=== Section Start ===
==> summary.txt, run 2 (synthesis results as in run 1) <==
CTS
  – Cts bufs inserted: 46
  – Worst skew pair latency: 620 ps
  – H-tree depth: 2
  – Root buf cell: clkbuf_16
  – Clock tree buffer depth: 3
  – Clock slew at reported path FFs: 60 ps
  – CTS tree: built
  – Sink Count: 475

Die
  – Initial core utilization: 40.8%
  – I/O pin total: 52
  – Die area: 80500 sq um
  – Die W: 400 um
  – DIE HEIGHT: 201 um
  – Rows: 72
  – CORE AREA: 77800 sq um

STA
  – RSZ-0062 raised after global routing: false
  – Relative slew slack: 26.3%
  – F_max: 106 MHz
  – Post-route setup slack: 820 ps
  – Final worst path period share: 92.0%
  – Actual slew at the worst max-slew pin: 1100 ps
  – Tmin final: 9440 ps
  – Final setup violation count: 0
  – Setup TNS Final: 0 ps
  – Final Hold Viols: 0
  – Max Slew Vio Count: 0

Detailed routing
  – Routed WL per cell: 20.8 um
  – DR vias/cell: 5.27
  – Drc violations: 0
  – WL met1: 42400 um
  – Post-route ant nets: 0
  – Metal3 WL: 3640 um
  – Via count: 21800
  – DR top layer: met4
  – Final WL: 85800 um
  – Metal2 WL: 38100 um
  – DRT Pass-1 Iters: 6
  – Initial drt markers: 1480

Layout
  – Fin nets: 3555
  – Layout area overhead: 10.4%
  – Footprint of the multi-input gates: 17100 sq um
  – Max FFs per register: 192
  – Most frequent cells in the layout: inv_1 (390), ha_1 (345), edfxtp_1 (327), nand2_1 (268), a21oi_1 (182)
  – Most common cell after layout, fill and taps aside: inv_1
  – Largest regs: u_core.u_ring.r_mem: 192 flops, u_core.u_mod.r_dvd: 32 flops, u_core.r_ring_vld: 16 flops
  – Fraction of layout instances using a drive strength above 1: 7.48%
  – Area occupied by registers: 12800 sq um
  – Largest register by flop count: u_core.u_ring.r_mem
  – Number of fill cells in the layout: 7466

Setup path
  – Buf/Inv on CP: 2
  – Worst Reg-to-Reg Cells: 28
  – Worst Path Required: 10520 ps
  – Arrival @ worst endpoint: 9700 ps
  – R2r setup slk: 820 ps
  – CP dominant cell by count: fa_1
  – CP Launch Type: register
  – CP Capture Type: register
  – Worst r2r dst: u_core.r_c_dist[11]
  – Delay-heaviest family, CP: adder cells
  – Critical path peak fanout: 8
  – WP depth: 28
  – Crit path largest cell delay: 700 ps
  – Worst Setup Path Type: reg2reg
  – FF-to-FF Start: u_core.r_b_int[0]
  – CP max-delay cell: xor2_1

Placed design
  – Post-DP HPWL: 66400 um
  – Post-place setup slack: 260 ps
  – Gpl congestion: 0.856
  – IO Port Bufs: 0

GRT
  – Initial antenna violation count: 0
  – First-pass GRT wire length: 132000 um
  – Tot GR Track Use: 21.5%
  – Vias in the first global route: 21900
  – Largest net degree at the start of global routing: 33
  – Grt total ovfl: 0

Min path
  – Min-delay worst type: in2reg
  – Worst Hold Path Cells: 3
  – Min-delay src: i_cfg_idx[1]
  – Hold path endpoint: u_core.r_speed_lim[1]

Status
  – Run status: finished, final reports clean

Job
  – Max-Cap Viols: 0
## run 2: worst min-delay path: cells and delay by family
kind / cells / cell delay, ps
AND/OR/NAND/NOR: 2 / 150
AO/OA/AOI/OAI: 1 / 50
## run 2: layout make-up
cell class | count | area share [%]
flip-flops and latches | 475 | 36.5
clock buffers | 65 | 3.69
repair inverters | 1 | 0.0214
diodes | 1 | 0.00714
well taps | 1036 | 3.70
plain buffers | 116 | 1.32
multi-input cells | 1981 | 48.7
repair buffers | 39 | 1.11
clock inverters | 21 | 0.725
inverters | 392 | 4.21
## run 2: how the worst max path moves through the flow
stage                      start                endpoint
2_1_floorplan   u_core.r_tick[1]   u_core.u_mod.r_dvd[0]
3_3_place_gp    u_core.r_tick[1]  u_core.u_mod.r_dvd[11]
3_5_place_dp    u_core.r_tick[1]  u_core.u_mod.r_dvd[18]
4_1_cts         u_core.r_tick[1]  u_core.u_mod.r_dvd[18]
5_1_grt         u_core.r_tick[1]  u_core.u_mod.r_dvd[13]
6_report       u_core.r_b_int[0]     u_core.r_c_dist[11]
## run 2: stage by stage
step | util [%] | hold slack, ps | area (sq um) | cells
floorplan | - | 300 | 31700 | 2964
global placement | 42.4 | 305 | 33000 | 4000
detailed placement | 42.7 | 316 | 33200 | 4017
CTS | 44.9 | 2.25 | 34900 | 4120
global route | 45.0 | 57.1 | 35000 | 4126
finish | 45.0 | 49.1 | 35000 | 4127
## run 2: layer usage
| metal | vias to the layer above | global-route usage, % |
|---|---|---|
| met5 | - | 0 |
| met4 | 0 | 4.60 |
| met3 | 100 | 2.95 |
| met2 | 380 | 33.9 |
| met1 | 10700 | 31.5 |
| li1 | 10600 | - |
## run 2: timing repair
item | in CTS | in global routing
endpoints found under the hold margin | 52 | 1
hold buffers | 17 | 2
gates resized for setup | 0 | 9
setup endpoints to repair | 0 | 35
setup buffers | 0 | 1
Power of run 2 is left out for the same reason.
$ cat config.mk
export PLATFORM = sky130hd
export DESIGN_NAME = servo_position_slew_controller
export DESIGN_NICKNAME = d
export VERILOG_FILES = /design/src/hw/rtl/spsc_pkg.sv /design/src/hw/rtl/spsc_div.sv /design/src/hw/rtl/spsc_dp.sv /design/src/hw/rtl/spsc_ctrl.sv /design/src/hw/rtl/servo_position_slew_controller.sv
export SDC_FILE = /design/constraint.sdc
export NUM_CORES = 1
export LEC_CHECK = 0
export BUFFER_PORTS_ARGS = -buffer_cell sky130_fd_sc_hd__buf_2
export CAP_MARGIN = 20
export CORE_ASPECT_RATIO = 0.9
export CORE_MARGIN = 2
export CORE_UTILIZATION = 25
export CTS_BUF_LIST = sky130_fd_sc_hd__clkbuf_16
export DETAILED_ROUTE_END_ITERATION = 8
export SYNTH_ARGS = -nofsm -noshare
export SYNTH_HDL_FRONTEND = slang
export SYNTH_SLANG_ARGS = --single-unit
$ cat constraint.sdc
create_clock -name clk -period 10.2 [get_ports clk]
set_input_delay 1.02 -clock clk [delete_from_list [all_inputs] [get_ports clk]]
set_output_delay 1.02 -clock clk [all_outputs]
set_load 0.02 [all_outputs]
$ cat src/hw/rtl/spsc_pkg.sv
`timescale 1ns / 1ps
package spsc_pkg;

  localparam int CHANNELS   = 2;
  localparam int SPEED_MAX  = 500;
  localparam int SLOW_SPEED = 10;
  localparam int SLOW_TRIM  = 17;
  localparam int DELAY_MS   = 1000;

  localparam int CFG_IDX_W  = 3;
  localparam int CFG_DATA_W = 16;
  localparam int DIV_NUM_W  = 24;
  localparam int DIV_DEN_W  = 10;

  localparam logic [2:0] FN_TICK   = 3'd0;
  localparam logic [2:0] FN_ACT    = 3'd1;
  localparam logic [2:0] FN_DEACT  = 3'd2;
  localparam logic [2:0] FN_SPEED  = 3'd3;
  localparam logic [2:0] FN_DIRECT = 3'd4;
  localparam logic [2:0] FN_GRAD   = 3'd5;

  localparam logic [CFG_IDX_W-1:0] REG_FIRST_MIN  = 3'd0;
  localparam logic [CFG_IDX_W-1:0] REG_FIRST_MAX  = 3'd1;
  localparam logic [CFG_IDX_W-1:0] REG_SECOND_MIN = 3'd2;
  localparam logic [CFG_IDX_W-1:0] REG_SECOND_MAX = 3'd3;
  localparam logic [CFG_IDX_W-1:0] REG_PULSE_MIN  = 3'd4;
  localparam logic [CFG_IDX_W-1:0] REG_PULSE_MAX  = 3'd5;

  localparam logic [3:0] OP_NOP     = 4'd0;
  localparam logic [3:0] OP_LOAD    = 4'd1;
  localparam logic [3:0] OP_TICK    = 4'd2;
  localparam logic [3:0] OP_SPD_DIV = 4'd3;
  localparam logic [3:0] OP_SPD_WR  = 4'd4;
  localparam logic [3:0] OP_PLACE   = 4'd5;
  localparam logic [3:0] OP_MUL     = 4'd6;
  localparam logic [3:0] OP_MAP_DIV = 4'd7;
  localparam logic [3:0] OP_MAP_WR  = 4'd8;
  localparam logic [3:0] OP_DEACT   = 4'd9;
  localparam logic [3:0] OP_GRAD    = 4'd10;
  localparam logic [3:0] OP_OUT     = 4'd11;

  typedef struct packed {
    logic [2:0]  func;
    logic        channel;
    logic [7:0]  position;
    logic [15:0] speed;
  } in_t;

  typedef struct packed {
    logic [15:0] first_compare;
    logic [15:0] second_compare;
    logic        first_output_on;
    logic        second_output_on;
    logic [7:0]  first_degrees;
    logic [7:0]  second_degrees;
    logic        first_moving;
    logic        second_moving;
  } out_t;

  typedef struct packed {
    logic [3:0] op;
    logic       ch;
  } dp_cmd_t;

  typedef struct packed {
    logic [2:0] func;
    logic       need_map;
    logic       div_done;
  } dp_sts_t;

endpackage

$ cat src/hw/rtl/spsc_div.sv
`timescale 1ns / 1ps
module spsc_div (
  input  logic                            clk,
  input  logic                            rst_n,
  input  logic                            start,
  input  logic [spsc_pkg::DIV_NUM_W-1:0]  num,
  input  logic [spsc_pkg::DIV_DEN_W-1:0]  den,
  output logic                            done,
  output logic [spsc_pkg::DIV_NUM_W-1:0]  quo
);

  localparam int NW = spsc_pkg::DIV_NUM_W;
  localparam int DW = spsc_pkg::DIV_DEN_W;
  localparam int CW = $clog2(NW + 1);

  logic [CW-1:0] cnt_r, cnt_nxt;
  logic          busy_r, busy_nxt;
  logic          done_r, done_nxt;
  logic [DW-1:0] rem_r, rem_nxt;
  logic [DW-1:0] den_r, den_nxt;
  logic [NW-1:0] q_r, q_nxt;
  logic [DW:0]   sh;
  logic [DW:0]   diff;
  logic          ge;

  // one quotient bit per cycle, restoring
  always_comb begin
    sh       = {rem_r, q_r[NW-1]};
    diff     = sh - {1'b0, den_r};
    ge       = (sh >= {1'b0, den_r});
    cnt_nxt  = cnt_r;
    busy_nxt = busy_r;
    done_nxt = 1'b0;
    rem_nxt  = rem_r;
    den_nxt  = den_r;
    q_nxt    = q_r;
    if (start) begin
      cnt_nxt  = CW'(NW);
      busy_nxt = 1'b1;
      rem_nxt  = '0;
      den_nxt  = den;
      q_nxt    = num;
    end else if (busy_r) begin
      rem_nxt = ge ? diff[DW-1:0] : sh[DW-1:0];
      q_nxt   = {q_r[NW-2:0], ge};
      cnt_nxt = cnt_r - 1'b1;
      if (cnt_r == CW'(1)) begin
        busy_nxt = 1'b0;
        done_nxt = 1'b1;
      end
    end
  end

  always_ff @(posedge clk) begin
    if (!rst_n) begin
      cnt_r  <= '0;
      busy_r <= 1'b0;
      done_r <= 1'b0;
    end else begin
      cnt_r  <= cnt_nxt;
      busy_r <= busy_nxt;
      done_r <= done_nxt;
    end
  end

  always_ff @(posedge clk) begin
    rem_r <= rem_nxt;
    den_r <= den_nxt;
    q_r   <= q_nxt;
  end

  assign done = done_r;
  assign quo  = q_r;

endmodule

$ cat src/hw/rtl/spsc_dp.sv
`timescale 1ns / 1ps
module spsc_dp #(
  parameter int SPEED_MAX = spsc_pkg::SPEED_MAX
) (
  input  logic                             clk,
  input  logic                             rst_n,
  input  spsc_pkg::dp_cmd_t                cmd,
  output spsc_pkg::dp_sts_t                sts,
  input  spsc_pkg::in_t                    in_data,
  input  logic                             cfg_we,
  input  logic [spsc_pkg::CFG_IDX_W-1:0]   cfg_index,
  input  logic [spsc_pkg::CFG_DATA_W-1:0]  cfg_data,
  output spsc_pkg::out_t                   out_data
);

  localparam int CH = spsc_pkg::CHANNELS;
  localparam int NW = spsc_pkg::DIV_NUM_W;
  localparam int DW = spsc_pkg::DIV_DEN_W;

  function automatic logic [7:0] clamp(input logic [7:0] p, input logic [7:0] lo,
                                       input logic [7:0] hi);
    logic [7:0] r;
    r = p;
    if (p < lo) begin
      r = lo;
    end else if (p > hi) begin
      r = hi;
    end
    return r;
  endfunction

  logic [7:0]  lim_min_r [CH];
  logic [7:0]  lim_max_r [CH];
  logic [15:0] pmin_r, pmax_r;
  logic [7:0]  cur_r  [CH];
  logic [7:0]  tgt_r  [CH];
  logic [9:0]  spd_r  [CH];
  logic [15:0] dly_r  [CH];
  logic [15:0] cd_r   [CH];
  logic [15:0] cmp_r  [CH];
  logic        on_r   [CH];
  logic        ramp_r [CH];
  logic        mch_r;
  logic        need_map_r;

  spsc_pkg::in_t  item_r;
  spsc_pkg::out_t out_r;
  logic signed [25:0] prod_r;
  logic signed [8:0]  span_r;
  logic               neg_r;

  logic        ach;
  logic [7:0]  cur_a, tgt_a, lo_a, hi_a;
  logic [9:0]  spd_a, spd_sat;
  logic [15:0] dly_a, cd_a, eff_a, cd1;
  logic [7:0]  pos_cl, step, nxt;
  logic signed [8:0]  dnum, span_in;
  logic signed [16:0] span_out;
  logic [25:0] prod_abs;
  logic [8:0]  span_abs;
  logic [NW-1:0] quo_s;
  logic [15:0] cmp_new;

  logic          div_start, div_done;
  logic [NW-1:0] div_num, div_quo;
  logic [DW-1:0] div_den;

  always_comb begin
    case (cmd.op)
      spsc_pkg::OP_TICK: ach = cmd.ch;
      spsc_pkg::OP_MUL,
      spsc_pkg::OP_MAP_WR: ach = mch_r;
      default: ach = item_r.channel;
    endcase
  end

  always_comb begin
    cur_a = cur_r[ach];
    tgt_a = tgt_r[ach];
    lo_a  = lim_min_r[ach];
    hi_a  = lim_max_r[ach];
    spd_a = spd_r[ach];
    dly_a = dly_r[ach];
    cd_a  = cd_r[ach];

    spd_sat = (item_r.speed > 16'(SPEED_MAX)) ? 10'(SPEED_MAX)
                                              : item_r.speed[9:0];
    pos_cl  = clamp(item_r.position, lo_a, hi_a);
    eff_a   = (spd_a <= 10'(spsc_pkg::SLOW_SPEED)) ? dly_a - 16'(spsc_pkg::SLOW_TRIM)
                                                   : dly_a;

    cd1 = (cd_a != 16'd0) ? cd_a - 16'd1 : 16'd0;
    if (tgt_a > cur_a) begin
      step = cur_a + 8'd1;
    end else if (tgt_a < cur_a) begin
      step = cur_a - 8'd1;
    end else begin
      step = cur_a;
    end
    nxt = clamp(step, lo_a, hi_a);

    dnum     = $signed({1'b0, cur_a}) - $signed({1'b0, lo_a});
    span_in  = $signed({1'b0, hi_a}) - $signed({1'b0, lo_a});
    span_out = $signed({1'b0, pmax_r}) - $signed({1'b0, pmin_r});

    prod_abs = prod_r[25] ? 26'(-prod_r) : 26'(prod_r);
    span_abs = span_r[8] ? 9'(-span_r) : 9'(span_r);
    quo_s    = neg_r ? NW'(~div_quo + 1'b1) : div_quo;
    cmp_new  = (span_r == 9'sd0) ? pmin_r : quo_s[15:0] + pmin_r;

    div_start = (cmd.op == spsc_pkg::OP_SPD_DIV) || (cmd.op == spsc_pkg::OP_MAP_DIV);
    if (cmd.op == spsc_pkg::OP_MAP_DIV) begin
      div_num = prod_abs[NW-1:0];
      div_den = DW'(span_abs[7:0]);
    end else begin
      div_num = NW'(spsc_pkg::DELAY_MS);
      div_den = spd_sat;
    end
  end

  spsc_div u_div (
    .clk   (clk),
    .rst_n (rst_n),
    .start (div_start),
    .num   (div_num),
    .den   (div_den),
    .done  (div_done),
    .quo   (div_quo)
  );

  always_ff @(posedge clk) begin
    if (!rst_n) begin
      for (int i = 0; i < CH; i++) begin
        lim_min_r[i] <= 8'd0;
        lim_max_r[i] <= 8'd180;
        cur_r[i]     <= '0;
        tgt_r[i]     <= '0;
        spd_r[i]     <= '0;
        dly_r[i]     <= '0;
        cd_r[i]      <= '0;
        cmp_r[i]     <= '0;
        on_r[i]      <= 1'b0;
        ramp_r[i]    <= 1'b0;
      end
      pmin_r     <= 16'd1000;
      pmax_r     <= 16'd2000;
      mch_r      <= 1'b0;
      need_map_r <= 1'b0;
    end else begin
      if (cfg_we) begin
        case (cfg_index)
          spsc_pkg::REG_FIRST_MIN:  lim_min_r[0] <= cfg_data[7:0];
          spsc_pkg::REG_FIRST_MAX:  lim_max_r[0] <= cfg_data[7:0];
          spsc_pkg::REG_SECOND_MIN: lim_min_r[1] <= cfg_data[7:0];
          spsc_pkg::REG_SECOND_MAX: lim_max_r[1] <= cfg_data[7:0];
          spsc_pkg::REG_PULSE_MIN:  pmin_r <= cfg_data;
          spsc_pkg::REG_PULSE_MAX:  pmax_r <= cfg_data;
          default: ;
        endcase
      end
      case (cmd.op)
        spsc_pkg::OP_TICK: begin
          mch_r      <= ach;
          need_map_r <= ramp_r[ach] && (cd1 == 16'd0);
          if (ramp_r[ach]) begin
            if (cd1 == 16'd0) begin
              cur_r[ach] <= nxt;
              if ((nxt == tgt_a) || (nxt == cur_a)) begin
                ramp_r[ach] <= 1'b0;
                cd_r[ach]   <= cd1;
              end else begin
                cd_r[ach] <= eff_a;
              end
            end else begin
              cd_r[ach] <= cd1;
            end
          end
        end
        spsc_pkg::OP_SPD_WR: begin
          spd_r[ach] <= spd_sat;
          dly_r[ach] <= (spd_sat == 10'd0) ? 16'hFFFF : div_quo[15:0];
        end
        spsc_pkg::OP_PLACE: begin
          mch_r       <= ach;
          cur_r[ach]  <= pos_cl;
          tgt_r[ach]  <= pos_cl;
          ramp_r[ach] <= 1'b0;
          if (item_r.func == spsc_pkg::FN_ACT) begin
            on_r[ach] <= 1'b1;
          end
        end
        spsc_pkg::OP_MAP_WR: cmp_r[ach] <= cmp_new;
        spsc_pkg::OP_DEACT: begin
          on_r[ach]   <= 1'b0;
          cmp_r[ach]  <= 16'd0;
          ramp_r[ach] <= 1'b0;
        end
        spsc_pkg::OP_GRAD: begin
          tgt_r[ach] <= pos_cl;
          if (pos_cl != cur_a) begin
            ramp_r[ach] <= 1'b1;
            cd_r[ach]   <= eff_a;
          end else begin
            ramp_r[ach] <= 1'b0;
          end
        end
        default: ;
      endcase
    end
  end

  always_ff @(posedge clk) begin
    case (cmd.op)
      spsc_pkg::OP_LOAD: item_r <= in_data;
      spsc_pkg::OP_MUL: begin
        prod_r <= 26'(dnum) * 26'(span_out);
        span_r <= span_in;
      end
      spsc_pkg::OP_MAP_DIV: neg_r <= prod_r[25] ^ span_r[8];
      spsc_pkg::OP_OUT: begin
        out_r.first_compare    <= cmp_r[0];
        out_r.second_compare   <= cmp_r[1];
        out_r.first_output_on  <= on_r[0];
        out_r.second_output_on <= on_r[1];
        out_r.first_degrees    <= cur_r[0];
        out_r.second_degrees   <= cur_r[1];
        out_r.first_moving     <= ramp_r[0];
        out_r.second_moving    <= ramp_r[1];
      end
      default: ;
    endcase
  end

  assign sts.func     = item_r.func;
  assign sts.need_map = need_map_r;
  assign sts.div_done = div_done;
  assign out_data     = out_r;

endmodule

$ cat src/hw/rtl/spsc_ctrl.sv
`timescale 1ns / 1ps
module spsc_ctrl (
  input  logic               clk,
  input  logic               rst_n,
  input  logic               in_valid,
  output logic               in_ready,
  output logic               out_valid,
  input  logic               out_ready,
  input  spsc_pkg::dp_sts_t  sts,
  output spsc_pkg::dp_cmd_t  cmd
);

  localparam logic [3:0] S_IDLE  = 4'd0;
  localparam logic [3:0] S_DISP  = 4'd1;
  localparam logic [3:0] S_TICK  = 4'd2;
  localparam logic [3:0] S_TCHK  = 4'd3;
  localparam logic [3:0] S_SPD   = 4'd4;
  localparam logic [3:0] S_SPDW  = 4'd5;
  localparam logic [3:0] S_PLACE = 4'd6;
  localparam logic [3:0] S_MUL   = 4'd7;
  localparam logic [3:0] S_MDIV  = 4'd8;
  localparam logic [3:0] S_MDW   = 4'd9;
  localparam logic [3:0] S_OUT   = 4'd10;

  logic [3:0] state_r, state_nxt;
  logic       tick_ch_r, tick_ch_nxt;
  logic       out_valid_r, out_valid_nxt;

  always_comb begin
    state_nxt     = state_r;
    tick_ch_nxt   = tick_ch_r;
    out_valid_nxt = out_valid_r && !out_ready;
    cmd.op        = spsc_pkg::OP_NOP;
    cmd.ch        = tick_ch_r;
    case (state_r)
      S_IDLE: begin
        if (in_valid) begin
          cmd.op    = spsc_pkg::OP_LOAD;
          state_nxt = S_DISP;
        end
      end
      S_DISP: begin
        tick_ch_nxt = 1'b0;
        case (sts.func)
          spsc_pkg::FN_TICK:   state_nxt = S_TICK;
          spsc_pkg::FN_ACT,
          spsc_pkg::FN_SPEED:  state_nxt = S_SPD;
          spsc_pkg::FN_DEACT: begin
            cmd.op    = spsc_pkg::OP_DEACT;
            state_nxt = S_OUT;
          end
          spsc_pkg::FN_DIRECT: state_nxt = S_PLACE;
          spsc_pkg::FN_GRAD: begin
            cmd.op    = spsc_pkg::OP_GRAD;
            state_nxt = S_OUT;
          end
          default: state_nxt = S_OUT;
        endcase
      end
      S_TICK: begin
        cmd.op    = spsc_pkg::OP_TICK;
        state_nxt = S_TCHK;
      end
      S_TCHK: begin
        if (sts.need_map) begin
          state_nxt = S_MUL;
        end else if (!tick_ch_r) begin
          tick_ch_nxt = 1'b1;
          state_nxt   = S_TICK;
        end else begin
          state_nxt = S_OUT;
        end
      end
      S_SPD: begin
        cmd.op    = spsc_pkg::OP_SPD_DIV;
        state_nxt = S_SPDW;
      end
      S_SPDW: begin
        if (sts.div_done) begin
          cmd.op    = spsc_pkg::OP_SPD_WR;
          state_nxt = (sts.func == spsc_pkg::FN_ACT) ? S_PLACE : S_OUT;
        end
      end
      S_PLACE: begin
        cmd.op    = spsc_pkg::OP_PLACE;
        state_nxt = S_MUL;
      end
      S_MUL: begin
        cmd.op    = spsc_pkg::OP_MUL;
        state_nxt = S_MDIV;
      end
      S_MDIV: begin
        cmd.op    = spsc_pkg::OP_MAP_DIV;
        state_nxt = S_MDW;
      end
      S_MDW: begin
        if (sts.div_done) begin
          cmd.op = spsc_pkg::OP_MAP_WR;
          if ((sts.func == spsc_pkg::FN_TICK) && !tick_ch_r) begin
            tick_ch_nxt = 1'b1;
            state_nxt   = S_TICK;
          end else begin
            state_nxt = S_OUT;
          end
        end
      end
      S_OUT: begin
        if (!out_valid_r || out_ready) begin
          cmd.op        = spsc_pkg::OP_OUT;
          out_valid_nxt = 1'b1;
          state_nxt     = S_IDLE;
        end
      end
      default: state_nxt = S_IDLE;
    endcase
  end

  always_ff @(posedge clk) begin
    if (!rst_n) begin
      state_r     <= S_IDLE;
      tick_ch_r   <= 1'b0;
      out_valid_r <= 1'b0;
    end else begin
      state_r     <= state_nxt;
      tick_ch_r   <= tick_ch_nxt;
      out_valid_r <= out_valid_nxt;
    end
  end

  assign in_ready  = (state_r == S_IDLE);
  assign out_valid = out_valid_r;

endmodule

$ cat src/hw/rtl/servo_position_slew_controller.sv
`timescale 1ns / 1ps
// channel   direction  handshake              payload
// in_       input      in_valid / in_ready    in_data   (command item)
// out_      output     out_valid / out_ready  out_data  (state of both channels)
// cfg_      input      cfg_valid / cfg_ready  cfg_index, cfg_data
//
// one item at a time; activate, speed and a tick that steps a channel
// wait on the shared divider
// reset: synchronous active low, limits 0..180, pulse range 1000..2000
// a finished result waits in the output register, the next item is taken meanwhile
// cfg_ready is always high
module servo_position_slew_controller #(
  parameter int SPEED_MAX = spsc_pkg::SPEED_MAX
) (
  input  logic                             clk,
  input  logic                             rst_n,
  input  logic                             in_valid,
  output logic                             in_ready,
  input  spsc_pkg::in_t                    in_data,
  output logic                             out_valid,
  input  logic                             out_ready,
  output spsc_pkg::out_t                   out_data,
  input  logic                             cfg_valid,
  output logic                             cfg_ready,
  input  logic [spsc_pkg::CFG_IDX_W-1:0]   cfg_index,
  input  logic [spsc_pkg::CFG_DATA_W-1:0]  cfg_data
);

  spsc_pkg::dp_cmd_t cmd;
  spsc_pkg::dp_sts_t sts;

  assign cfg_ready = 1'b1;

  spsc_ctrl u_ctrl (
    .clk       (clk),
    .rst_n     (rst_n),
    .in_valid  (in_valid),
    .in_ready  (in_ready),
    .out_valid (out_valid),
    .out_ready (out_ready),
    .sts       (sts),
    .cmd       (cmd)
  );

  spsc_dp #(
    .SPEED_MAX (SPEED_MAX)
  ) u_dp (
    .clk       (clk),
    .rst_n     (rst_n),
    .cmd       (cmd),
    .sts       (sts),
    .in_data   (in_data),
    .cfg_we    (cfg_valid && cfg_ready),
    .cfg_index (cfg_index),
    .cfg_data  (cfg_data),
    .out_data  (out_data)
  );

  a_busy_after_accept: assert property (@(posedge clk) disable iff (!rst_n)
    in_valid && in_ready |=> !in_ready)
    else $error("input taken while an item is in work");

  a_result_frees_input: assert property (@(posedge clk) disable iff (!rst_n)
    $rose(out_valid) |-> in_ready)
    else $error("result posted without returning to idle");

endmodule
=== Section End ===
§ Work request
Write the opening line of the data above and every line after it, exactly, stopping once you have written the line with "HEIGHT: 201 um".

§ Solution to the problem
==> summary.txt, run 2 (synthesis results as in run 1) <==
CTS
  – Cts bufs inserted: 46
  – Worst skew pair latency: 620 ps
  – H-tree depth: 2
  – Root buf cell: clkbuf_16
  – Clock tree buffer depth: 3
  – Clock slew at reported path FFs: 60 ps
  – CTS tree: built
  – Sink Count: 475

Die
  – Initial core utilization: 40.8%
  – I/O pin total: 52
  – Die area: 80500 sq um
  – Die W: 400 um
  – DIE HEIGHT: 201 um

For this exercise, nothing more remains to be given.